他和族裏其他人下山馳援“跪劍”,在未滅的築山裏,最後一幕就是“紙鳶”的這塊地方。坡前沒有草木,停著數架氣派的機械鳶,長桿上掛滿彩繩和鈴鐺,垂髫小兒趴在木樓上被長輩逼著畫圖紙。

一切都寧靜又生動。

那時的築山人,其實連修鑄典籍都不放在心上。族中人才輩出,“紙鳶”、“奪械”、“長弓”……圖紙一日一日地換,刻進典籍的都被戲稱“過時”,所以哪肯費那個功夫?

什麽精巧機關送就送了,反正他們下一張圖從來設計得更好。

現在卻要把典籍當做江湖上那些“不世出”的寶物一樣捧著藏著。

風袖看著外面日覆一日、年覆一年,永遠都會把山北照亮的陽光,族中鼎沸的人聲,卻變成了現在的荒涼。他狠狠眨了一下眼,轉頭去看俞相無。

俞相無神色仍舊平靜,面對風袖投來的視線,她坦然回視。

風袖卻猝然挪開了眼。

他方才沒同俞相無和花角說,在花角下山以後,另一批回山的人問起來,得知俞相無的身份以後,已有一二人存有微詞,險些和宋鉛他們吵起來。

俞相無卻在聽花角說有別的築山人回來時,就已經想到了。
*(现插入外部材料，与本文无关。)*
--- src/common/vsp_pkg.sv ---
// Constants, types and decode helpers for the variable store and port map.
// Assumes a single 50 MHz core clock and a 12-bit APB byte address.
package vsp_pkg;

  // Sizes of the general variable views and the storage memory
  localparam int unsigned GP_BYTES = 14;
  localparam int unsigned GP_WORDS = 7;
  localparam int unsigned FLAG_BITS = 16;
  localparam int unsigned STORE_DEPTH = 96;

  // Storage byte address windows
  localparam logic [7:0] STORE_LO_FIRST = 8'h50;
  localparam logic [7:0] STORE_LO_LAST = 8'h7f;
  localparam logic [7:0] STORE_HI_FIRST = 8'hc0;
  localparam logic [7:0] STORE_HI_LAST = 8'hef;
  localparam logic [6:0] STORE_LO_COUNT = 7'h30;

  // APB byte offsets
  localparam logic [11:0] OFS_CTRL = 12'h000;
  localparam logic [11:0] OFS_PORT = 12'h004;
  localparam logic [11:0] OFS_DIR = 12'h008;
  localparam logic [11:0] OFS_PORT_COPY = 12'h00c;
  localparam logic [11:0] OFS_IR = 12'h010;
  localparam logic [11:0] OFS_ARITH = 12'h014;
  localparam logic [11:0] OFS_BYTE_BASE = 12'h040;
  localparam logic [11:0] OFS_WORD_BASE = 12'h080;
  localparam logic [11:0] OFS_BIT_BASE = 12'h0c0;
  localparam logic [11:0] OFS_STORE_BASE = 12'h400;

  // Field positions
  localparam int unsigned CTRL_CLEAR_BIT = 0;
  localparam int unsigned CTRL_VARIANT_LSB = 4;
  localparam int unsigned ARITH_SUB_BIT = 16;
  localparam int unsigned ARITH_OPND_LSB = 8;

  // Reset values
  localparam logic [7:0] PORT_RESET = 8'h00;
  localparam logic [7:0] DIR_RESET = 8'h00;
  localparam logic [7:0] GP_RESET = 8'h00;

  typedef enum logic [2:0] {
    VSP_V8, VSP_V8M, VSP_V18, VSP_V18X, VSP_V28A, VSP_V28X
  } vsp_variant_t;

  localparam vsp_variant_t VARIANT_RESET = VSP_V28X;

  // Implemented input bits per package size
  function automatic logic [7:0] vsp_in_mask(input vsp_variant_t v);
    if (v == VSP_V8 || v == VSP_V8M)
      return 8'h1e;
    else if (v == VSP_V18 || v == VSP_V18X)
      return 8'hc7;
    else
      return 8'hff;
  endfunction

  // Implemented direction bits; only the small package has them
  function automatic logic [7:0] vsp_dir_mask(input vsp_variant_t v);
    if (v == VSP_V8 || v == VSP_V8M)
      return 8'h16;
    else
      return 8'h00;
  endfunction

  // Storage address to {hit, row}
  function automatic logic [7:0] vsp_store_map(input vsp_variant_t v, input logic [7:0] a);
    logic [7:0] r;
    r = 8'h00;
    if (v != VSP_V8 && a >= STORE_LO_FIRST && a <= STORE_LO_LAST)
      r = {1'b1, a[6:0] - STORE_LO_FIRST[6:0]};
    else if ((v == VSP_V18X || v == VSP_V28X) && a >= STORE_HI_FIRST && a <= STORE_HI_LAST)
      r = {1'b1, 7'(a - STORE_HI_FIRST) + STORE_LO_COUNT};
    return r;
  endfunction

endpackage

--- src/common/vsp_if.sv ---
// Carriers between the top and its storage memory and port map.
// Assumes all members are sampled on core_clk.
interface vsp_mem_if;
  logic [6:0] row;
  logic we;
  logic [7:0] wdata;
  logic [7:0] rdata;
  modport ctl (output row, output we, output wdata, input rdata);
  modport mem (input row, input we, input wdata, output rdata);
endinterface

interface vsp_port_if;
  vsp_pkg::vsp_variant_t variant;
  logic wr_port;
  logic wr_dir;
  logic copy;
  logic [7:0] wdata;
  logic [7:0] pin_read;
  logic [7:0] out_latch;
  logic [7:0] dir;
  modport ctl (output variant, output wr_port, output wr_dir, output copy, output wdata,
               input pin_read, input out_latch, input dir);
  modport port (input variant, input wr_port, input wr_dir, input copy, input wdata,
                output pin_read, output out_latch, output dir);
endinterface

--- src/verilog/vsp_store_mem.sv ---
// Storage byte memory, written and read by row.
// Assumes row is already decoded; read data are registered.
module vsp_store_mem
(
  // Clock
  input wire logic core_clk,
  // Access
  vsp_mem_if.mem bus
);

  logic [7:0] mem [vsp_pkg::STORE_DEPTH];

  // Contents survive reset, as plain RAM would
  always_ff @(posedge core_clk)
  begin
    if (bus.we)
      mem[bus.row] <= bus.wdata;
  end

  always_ff @(posedge core_clk)
  begin
    bus.rdata <= mem[bus.row];
  end

endmodule

--- src/verilog/vsp_port_map.sv ---
// Output latch, direction register and input sampler of the I/O port.
// Assumes strobes are one-cycle pulses from the register decoder.
module vsp_port_map
(
  // Clock and reset
  input wire logic core_clk,
  input wire logic srst,
  // Pins
  input wire logic [7:0] pin_in,
  // Control side
  vsp_port_if.port pif
);

  logic [7:0] pin_sample;

  always_ff @(posedge core_clk)
  begin
    if (srst)
      pin_sample <= 8'h00;
    else
      pin_sample <= pin_in;
  end

  // Unimplemented positions read as zero
  assign pif.pin_read = pin_sample & vsp_pkg::vsp_in_mask(pif.variant);

  always_ff @(posedge core_clk)
  begin
    if (srst)
      pif.out_latch <= vsp_pkg::PORT_RESET;
    else if (pif.copy)
      pif.out_latch <= pif.pin_read;
    else if (pif.wr_port)
      pif.out_latch <= pif.wdata;
  end

  always_ff @(posedge core_clk)
  begin
    if (srst)
      pif.dir <= vsp_pkg::DIR_RESET;
    else if (pif.wr_dir)
      pif.dir <= pif.wdata & vsp_pkg::vsp_dir_mask(pif.variant);
  end

endmodule

--- src/verilog/vsp_top.sv ---
// Variable store and port map: general variables, storage bytes and port.
// Assumes an APB3 master on core_clk; pin inputs are synchronous.
//
// Chosen here: the placing of the registers and the APB slave port.
module vsp_top
(
  // Clock and reset
  input wire logic core_clk,
  input wire logic srst,
  // APB slave
  input wire logic [11:0] paddr,
  input wire logic psel,
  input wire logic penable,
  input wire logic pwrite,
  input wire logic [31:0] pwdata,
  output logic [31:0] prdata,
  output logic pready,
  output logic pslverr,
  // Port pins
  input wire logic [7:0] pin_in,
  output logic [7:0] pin_out,
  output logic [7:0] pin_dir
);

  typedef enum logic [3:0] {
    VSP_D_NONE, VSP_D_CTRL, VSP_D_PORT, VSP_D_DIR, VSP_D_COPY, VSP_D_IR,
    VSP_D_ARITH, VSP_D_BYTE, VSP_D_WORD, VSP_D_BIT, VSP_D_STORE
  } vsp_dec_t;

  vsp_mem_if mif ();
  vsp_port_if pif ();

  logic [7:0] gp [vsp_pkg::GP_BYTES];
  logic [7:0] ir_byte;
  logic [7:0] arith_result;
  vsp_pkg::vsp_variant_t variant;
  logic clear_req;
  vsp_dec_t dec;
  logic [3:0] dec_idx;
  logic [7:0] store_map;
  logic commit;
  logic wr;
  logic [31:0] next_rdata;
  logic next_err;
  logic [3:0] ar_idx;
  logic [7:0] ar_opnd;
  logic [7:0] ar_sum;
  logic ir_alias;

  vsp_store_mem u_mem
  (
    .core_clk(core_clk),
    .bus(mif.mem)
  );

  vsp_port_map u_port
  (
    .core_clk(core_clk),
    .srst(srst),
    .pin_in(pin_in),
    .pif(pif.port)
  );

  // Storage decode uses the raw address byte of the peek/poke window
  assign store_map = vsp_pkg::vsp_store_map(variant, paddr[9:2]);

  // Address decode
  always_comb
  begin
    dec = VSP_D_NONE;
    dec_idx = paddr[5:2];
    if (paddr[1:0] != 2'b00)
      dec = VSP_D_NONE;
    else if (paddr >= vsp_pkg::OFS_STORE_BASE)
    begin
      if (store_map[7])
        dec = VSP_D_STORE;
    end
    else if (paddr == vsp_pkg::OFS_CTRL)
      dec = VSP_D_CTRL;
    else if (paddr == vsp_pkg::OFS_PORT)
      dec = VSP_D_PORT;
    else if (paddr == vsp_pkg::OFS_DIR)
      dec = VSP_D_DIR;
    else if (paddr == vsp_pkg::OFS_PORT_COPY)
      dec = VSP_D_COPY;
    else if (paddr == vsp_pkg::OFS_IR)
      dec = VSP_D_IR;
    else if (paddr == vsp_pkg::OFS_ARITH)
      dec = VSP_D_ARITH;
    else if (paddr >= vsp_pkg::OFS_BYTE_BASE && paddr < vsp_pkg::OFS_WORD_BASE)
    begin
      if (32'(dec_idx) < vsp_pkg::GP_BYTES)
        dec = VSP_D_BYTE;
    end
    else if (paddr >= vsp_pkg::OFS_WORD_BASE && paddr < vsp_pkg::OFS_BIT_BASE)
    begin
      if (32'(dec_idx) < vsp_pkg::GP_WORDS)
        dec = VSP_D_WORD;
    end
    else if (paddr >= vsp_pkg::OFS_BIT_BASE && paddr < 12'h100)
      dec = VSP_D_BIT;
  end

  // A write lands at the edge where the master sees pready high
  assign commit = psel && penable && pready;
  assign wr = commit && pwrite && !pslverr;

  // Small parts keep the infrared result in byte 13
  assign ir_alias = (variant == vsp_pkg::VSP_V8) || (variant == vsp_pkg::VSP_V8M);

  // Arithmetic only ever names a general byte, never storage
  assign ar_idx = pwdata[3:0];
  assign ar_opnd = pwdata[vsp_pkg::ARITH_OPND_LSB +: 8];
  // Eight-bit sum drops the carry on purpose
  assign ar_sum = pwdata[vsp_pkg::ARITH_SUB_BIT] ? 8'(gp[ar_idx] - ar_opnd)
                                                  : 8'(gp[ar_idx] + ar_opnd);

  // General variables: one array behind byte, word and bit views
  always_ff @(posedge core_clk)
  begin
    if (srst || clear_req)
    begin
      for (int i = 0; i < vsp_pkg::GP_BYTES; i++)
        gp[i] <= vsp_pkg::GP_RESET;
    end
    else if (wr)
    begin
      case (dec)
        VSP_D_BYTE:
          gp[dec_idx] <= pwdata[7:0];
        VSP_D_WORD:
        begin
          gp[{dec_idx[2:0], 1'b1}] <= pwdata[15:8];
          gp[{dec_idx[2:0], 1'b0}] <= pwdata[7:0];
        end
        VSP_D_BIT:
          gp[{3'b000, dec_idx[3]}][dec_idx[2:0]] <= pwdata[0];
        VSP_D_ARITH:
        begin
          if (32'(ar_idx) < vsp_pkg::GP_BYTES)
            gp[ar_idx] <= ar_sum;
        end
        VSP_D_IR:
        begin
          if (ir_alias)
            gp[13] <= pwdata[7:0];
        end
        default:
        begin
        end
      endcase
    end
  end

  // Separate infrared byte; the key-value name maps here too
  always_ff @(posedge core_clk)
  begin
    if (srst || clear_req)
      ir_byte <= vsp_pkg::GP_RESET;
    else if (wr && dec == VSP_D_IR && !ir_alias)
      ir_byte <= pwdata[7:0];
  end

  // Last arithmetic result, readable back
  always_ff @(posedge core_clk)
  begin
    if (srst)
      arith_result <= 8'h00;
    else if (wr && dec == VSP_D_ARITH && 32'(ar_idx) < vsp_pkg::GP_BYTES)
      arith_result <= ar_sum;
  end

  // Package size select; program-reset request is a one-cycle pulse
  always_ff @(posedge core_clk)
  begin
    if (srst)
      variant <= vsp_pkg::VARIANT_RESET;
    else if (wr && dec == VSP_D_CTRL && pwdata[vsp_pkg::CTRL_VARIANT_LSB +: 3] <= 3'h5)
      variant <= vsp_pkg::vsp_variant_t'(pwdata[vsp_pkg::CTRL_VARIANT_LSB +: 3]);
  end

  always_ff @(posedge core_clk)
  begin
    if (srst)
      clear_req <= 1'b0;
    else
      clear_req <= wr && dec == VSP_D_CTRL && pwdata[vsp_pkg::CTRL_CLEAR_BIT];
  end

  // Storage memory access
  assign mif.row = store_map[6:0];
  assign mif.we = wr && dec == VSP_D_STORE;
  assign mif.wdata = pwdata[7:0];

  // Port strobes
  assign pif.variant = variant;
  assign pif.wr_port = wr && dec == VSP_D_PORT;
  assign pif.wr_dir = wr && dec == VSP_D_DIR;
  assign pif.copy = wr && dec == VSP_D_COPY;
  assign pif.wdata = pwdata[7:0];

  // Read mux
  always_comb
  begin
    next_rdata = 32'h0000_0000;
    next_err = 1'b0;
    case (dec)
      VSP_D_CTRL:
        next_rdata[vsp_pkg::CTRL_VARIANT_LSB +: 3] = variant;
      VSP_D_PORT:
        next_rdata[7:0] = pif.pin_read;
      VSP_D_DIR:
        next_rdata[7:0] = pif.dir;
      VSP_D_COPY:
        next_rdata[7:0] = pif.out_latch;
      VSP_D_IR:
        next_rdata[7:0] = ir_alias ? gp[13] : ir_byte;
      VSP_D_ARITH:
        next_rdata[7:0] = arith_result;
      VSP_D_BYTE:
        next_rdata[7:0] = gp[dec_idx];
      VSP_D_WORD:
        next_rdata[15:0] = {gp[{dec_idx[2:0], 1'b1}], gp[{dec_idx[2:0], 1'b0}]};
      VSP_D_BIT:
        next_rdata[0] = gp[{3'b000, dec_idx[3]}][dec_idx[2:0]];
      VSP_D_STORE:
        next_rdata[7:0] = mif.rdata;
      default:
        next_err = 1'b1;
    endcase
  end

  // One wait state gives the storage memory its registered read
  always_ff @(posedge core_clk)
  begin
    if (srst)
      pready <= 1'b0;
    else
      pready <= psel && penable && !pready;
  end

  always_ff @(posedge core_clk)
  begin
    if (srst)
    begin
      prdata <= 32'h0000_0000;
      pslverr <= 1'b0;
    end
    else if (psel && penable && !pready)
    begin
      prdata <= pwrite ? 32'h0000_0000 : next_rdata;
      pslverr <= next_err;
    end
    else
    begin
      pslverr <= 1'b0;
    end
  end

  // Pin outputs, registered copies of the port state
  always_ff @(posedge core_clk)
  begin
    if (srst)
    begin
      pin_out <= vsp_pkg::PORT_RESET;
      pin_dir <= vsp_pkg::DIR_RESET;
    end
    else
    begin
      pin_out <= pif.out_latch;
      pin_dir <= pif.dir;
    end
  end

endmodule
如果只有從小跟隨的兄長們,她大可以假裝不知,拋開大義廉恥將錯就錯。

但有別的主人回來了。

重建很難,更忌諱猜疑和隱瞞。活下來的築山之人經歷遠沒有那麽純粹,彼此之間都還有隔閡與防備,她這個外人何必多插上一手?

風袖頹然坐下。

俞相無輕聲道:“前輩,我的耳朵是為了報我自家的仇才傷的,只與我自己有幹系,您不必掛在心上了。”

風袖擡眼看她,猛然上前抓住她的手。

他一字一句用力地比劃著:你的耳朵你視而不見,那星涼都的名聲、你爹身上的汙名呢?